START Supplied material
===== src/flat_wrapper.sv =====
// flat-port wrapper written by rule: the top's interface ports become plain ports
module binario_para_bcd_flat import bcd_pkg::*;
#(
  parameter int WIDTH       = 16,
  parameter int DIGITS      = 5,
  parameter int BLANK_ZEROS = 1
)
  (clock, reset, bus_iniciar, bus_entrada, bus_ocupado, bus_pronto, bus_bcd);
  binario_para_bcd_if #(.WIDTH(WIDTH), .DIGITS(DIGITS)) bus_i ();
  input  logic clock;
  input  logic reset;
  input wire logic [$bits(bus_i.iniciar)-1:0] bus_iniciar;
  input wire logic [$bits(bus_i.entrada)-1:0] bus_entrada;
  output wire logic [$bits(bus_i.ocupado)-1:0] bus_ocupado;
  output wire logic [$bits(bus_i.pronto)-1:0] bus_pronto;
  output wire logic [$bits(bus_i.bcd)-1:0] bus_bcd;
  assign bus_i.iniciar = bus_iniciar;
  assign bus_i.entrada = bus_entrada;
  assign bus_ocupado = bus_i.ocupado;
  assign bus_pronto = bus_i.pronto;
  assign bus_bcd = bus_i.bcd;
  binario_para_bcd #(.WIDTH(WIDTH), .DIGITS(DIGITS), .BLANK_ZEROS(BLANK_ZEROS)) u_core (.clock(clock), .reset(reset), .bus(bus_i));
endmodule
END Supplied material
START Supplied material
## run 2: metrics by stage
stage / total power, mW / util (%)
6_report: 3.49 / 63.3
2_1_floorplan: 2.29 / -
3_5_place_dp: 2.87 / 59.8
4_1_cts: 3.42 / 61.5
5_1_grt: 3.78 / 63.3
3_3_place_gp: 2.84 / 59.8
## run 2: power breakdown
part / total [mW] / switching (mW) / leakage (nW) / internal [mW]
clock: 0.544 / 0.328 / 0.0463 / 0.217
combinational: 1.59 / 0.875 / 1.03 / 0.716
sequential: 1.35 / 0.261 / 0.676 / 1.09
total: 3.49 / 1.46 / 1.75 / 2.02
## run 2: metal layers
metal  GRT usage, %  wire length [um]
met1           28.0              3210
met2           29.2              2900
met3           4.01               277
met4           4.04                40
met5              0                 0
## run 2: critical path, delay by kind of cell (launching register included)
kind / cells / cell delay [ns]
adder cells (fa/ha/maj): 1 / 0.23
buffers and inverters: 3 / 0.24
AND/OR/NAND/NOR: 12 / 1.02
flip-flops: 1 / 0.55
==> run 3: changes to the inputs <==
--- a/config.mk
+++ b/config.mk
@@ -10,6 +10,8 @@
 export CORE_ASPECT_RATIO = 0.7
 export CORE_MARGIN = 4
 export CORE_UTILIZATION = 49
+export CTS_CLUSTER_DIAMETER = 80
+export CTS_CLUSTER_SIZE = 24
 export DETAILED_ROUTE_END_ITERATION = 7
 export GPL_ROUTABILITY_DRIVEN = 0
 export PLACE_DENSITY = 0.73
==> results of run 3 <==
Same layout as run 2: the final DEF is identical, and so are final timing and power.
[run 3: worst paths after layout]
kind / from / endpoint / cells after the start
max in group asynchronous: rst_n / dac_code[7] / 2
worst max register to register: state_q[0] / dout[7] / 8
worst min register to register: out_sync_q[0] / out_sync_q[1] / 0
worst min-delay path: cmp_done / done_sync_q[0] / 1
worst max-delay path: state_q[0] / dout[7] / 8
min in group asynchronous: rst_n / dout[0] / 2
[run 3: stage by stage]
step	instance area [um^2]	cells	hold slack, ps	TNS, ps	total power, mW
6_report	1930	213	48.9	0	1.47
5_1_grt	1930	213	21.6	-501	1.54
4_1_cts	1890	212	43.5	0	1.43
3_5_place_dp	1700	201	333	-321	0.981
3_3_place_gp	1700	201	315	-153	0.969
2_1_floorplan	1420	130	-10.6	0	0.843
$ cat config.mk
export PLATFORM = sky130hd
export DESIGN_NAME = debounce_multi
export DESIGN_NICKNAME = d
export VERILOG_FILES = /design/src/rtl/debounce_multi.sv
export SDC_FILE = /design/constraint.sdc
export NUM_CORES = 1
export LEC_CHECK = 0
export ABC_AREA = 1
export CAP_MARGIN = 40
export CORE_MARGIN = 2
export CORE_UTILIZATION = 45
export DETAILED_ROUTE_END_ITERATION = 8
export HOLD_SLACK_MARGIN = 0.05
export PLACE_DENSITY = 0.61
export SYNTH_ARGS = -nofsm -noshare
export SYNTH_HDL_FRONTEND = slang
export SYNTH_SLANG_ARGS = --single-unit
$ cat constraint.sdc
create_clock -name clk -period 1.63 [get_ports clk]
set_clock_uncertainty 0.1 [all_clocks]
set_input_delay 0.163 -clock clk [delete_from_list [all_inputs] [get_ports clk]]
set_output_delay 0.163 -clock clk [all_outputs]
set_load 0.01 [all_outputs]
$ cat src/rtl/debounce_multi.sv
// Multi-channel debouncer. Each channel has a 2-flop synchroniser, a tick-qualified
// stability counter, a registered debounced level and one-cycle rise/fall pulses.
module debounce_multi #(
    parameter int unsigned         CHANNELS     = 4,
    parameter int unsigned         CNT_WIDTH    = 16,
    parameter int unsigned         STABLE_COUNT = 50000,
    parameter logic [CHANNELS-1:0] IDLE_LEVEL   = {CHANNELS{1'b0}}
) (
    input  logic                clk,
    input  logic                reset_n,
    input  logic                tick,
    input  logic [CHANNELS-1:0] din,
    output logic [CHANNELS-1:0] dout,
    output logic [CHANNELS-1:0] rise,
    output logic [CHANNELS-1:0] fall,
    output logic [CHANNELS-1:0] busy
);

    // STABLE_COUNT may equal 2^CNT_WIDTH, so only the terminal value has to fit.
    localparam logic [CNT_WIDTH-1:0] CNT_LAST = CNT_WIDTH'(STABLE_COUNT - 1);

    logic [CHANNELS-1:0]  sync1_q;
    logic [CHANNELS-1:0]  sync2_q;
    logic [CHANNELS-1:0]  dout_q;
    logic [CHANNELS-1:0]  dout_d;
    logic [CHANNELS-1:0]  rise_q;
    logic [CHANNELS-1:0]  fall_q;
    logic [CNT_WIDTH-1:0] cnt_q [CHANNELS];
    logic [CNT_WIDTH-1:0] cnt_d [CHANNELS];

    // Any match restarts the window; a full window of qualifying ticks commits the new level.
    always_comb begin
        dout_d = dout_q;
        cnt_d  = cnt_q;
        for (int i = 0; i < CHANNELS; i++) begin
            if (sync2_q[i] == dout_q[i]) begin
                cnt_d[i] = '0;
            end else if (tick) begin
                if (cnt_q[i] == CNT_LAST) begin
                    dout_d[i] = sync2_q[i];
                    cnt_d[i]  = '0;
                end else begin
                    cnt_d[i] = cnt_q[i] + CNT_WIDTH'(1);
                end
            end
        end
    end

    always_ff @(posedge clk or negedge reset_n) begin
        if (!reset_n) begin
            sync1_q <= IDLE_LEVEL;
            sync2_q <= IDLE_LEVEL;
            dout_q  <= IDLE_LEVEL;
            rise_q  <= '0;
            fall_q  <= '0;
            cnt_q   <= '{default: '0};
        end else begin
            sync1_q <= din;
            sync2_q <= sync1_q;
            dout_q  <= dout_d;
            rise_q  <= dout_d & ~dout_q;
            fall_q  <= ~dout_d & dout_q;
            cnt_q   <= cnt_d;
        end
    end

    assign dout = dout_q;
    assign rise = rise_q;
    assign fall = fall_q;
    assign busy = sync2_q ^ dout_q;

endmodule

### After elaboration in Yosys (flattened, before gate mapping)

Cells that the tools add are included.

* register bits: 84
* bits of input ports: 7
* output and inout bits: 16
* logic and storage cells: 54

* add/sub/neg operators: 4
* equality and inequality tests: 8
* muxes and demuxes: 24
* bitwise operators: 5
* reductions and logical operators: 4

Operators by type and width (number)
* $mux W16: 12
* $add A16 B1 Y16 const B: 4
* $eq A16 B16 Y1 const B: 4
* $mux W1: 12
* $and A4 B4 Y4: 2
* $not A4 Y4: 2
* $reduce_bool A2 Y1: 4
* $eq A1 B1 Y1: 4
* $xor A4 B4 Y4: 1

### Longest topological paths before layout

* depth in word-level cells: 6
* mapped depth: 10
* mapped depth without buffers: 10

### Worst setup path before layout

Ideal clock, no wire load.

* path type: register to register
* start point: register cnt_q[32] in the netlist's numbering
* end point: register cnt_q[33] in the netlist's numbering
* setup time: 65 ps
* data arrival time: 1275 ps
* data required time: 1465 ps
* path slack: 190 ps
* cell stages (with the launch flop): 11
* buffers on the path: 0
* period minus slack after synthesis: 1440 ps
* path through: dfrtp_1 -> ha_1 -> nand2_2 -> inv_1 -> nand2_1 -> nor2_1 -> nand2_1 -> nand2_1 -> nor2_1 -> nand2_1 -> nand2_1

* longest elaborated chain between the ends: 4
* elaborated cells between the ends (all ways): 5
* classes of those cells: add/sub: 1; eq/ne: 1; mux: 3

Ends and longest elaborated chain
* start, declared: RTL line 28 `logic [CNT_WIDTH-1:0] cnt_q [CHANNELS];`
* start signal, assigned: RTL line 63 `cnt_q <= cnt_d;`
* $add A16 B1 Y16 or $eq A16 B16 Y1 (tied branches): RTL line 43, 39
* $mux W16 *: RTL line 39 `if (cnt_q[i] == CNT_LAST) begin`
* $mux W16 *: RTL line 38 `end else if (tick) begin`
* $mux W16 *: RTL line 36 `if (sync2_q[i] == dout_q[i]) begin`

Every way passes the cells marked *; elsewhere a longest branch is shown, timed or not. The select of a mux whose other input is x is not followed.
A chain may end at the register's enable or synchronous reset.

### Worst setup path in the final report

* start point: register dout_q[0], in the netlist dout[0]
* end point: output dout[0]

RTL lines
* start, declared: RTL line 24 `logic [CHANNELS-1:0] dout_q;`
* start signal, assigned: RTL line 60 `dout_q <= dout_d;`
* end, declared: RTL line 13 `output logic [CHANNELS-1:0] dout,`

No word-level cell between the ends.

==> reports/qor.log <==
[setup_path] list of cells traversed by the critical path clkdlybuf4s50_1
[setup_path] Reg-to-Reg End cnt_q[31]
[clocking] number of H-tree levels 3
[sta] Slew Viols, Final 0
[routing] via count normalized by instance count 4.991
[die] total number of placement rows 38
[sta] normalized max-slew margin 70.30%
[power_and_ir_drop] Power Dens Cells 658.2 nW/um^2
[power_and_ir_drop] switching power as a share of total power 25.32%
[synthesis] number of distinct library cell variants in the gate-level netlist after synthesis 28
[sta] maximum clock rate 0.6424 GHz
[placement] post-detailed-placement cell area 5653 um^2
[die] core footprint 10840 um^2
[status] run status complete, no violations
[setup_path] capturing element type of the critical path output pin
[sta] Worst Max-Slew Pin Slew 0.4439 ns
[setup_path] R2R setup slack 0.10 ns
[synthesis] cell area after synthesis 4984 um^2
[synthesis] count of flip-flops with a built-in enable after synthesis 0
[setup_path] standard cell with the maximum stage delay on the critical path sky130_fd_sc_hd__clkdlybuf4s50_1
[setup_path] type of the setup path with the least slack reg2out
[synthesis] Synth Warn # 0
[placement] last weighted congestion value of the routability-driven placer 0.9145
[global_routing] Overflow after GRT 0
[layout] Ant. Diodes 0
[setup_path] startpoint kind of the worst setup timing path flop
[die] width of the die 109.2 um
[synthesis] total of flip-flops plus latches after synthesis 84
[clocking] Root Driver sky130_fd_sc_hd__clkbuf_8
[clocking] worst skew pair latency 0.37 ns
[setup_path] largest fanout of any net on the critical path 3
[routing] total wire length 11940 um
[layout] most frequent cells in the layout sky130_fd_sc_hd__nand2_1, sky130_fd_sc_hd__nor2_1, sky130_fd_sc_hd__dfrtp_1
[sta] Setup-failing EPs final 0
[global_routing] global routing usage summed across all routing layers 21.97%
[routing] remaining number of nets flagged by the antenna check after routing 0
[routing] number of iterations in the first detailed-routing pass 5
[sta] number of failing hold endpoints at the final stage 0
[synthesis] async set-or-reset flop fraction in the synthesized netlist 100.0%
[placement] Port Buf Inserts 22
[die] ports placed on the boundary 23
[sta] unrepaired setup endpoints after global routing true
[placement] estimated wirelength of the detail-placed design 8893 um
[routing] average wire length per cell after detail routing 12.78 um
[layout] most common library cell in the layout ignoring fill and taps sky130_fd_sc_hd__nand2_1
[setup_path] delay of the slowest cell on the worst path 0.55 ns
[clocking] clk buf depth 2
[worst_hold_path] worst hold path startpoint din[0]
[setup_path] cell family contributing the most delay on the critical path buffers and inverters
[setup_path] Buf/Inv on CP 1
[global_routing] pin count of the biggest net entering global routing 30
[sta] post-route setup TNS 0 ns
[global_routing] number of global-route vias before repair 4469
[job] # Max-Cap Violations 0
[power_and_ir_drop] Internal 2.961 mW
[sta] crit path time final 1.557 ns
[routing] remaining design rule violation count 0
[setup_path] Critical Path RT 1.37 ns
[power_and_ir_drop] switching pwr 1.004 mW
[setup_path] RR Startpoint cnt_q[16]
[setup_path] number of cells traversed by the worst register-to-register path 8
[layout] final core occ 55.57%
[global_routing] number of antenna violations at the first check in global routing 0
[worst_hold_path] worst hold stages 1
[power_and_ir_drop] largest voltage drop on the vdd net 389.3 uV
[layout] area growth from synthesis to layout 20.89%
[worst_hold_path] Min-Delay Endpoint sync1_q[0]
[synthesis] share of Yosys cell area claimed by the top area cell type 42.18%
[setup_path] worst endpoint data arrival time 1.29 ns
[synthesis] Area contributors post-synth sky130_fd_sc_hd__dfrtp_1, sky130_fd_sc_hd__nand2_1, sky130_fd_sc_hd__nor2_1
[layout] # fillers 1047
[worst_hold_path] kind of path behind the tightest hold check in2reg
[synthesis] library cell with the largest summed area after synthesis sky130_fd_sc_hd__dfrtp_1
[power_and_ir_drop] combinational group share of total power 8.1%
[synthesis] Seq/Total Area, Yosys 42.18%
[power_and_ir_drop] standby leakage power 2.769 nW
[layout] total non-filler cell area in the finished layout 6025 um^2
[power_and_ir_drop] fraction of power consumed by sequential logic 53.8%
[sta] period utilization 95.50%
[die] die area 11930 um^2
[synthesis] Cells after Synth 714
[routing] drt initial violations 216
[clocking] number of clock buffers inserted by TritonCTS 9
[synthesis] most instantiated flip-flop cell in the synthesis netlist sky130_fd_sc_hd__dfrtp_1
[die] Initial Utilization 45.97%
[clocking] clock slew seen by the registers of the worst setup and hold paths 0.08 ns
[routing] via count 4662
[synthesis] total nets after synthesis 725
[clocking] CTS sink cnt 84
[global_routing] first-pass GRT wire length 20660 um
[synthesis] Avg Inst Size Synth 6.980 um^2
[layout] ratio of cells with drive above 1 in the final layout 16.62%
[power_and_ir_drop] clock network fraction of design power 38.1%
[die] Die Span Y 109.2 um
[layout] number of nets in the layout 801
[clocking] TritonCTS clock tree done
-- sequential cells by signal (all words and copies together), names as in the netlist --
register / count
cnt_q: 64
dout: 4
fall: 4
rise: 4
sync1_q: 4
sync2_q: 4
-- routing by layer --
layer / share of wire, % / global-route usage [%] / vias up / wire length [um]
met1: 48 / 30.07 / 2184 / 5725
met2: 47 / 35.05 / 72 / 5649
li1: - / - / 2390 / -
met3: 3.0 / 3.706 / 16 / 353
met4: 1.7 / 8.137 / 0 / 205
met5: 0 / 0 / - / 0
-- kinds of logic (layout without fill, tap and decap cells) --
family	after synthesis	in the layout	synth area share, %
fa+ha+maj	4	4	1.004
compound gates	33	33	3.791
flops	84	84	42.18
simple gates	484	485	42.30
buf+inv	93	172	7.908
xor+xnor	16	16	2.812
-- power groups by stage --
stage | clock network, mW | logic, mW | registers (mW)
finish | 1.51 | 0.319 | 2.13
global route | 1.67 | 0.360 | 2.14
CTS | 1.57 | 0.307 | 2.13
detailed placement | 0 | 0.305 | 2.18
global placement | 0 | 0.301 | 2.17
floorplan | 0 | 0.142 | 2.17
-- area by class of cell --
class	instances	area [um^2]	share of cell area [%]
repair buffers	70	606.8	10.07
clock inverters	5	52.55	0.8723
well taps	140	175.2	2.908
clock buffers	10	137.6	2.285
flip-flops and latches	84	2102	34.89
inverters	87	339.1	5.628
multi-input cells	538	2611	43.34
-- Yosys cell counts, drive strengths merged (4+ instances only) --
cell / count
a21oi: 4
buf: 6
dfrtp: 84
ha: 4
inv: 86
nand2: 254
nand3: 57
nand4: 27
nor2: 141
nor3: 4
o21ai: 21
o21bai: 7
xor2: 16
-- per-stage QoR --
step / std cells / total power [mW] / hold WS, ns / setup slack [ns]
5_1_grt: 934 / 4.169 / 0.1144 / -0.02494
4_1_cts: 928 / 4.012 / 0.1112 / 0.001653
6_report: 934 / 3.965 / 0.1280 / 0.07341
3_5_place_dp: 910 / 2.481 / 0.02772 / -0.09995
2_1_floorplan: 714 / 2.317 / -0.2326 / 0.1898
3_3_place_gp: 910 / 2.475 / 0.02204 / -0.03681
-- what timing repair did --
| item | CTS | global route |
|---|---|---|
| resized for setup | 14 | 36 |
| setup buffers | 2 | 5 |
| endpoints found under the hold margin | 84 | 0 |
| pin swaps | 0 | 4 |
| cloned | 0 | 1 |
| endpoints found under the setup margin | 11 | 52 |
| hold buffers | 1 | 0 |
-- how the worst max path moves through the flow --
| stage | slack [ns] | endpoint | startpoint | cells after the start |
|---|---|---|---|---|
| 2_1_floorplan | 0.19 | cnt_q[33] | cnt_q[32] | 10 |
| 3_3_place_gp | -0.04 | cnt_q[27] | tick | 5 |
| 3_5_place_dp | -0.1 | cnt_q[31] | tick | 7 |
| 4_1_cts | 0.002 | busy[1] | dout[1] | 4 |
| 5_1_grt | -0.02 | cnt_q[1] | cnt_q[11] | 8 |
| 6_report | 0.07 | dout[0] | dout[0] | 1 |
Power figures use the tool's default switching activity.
END Supplied material
What is needed is a verbatim copy of every line in the records above from the one containing "combinational: 1.59 / 0.875 / 1.03 / 0.716" down to the one containing "[run 3: stage by stage]", both included, and nothing more.

**Expected answer**
combinational: 1.59 / 0.875 / 1.03 / 0.716
sequential: 1.35 / 0.261 / 0.676 / 1.09
total: 3.49 / 1.46 / 1.75 / 2.02
## run 2: metal layers
metal  GRT usage, %  wire length [um]
met1           28.0              3210
met2           29.2              2900
met3           4.01               277
met4           4.04                40
met5              0                 0
## run 2: critical path, delay by kind of cell (launching register included)
kind / cells / cell delay [ns]
adder cells (fa/ha/maj): 1 / 0.23
buffers and inverters: 3 / 0.24
AND/OR/NAND/NOR: 12 / 1.02
flip-flops: 1 / 0.55
==> run 3: changes to the inputs <==
--- a/config.mk
+++ b/config.mk
@@ -10,6 +10,8 @@
 export CORE_ASPECT_RATIO = 0.7
 export CORE_MARGIN = 4
 export CORE_UTILIZATION = 49
+export CTS_CLUSTER_DIAMETER = 80
+export CTS_CLUSTER_SIZE = 24
 export DETAILED_ROUTE_END_ITERATION = 7
 export GPL_ROUTABILITY_DRIVEN = 0
 export PLACE_DENSITY = 0.73
==> results of run 3 <==
Same layout as run 2: the final DEF is identical, and so are final timing and power.
[run 3: worst paths after layout]
kind / from / endpoint / cells after the start
max in group asynchronous: rst_n / dac_code[7] / 2
worst max register to register: state_q[0] / dout[7] / 8
worst min register to register: out_sync_q[0] / out_sync_q[1] / 0
worst min-delay path: cmp_done / done_sync_q[0] / 1
worst max-delay path: state_q[0] / dout[7] / 8
min in group asynchronous: rst_n / dout[0] / 2
[run 3: stage by stage]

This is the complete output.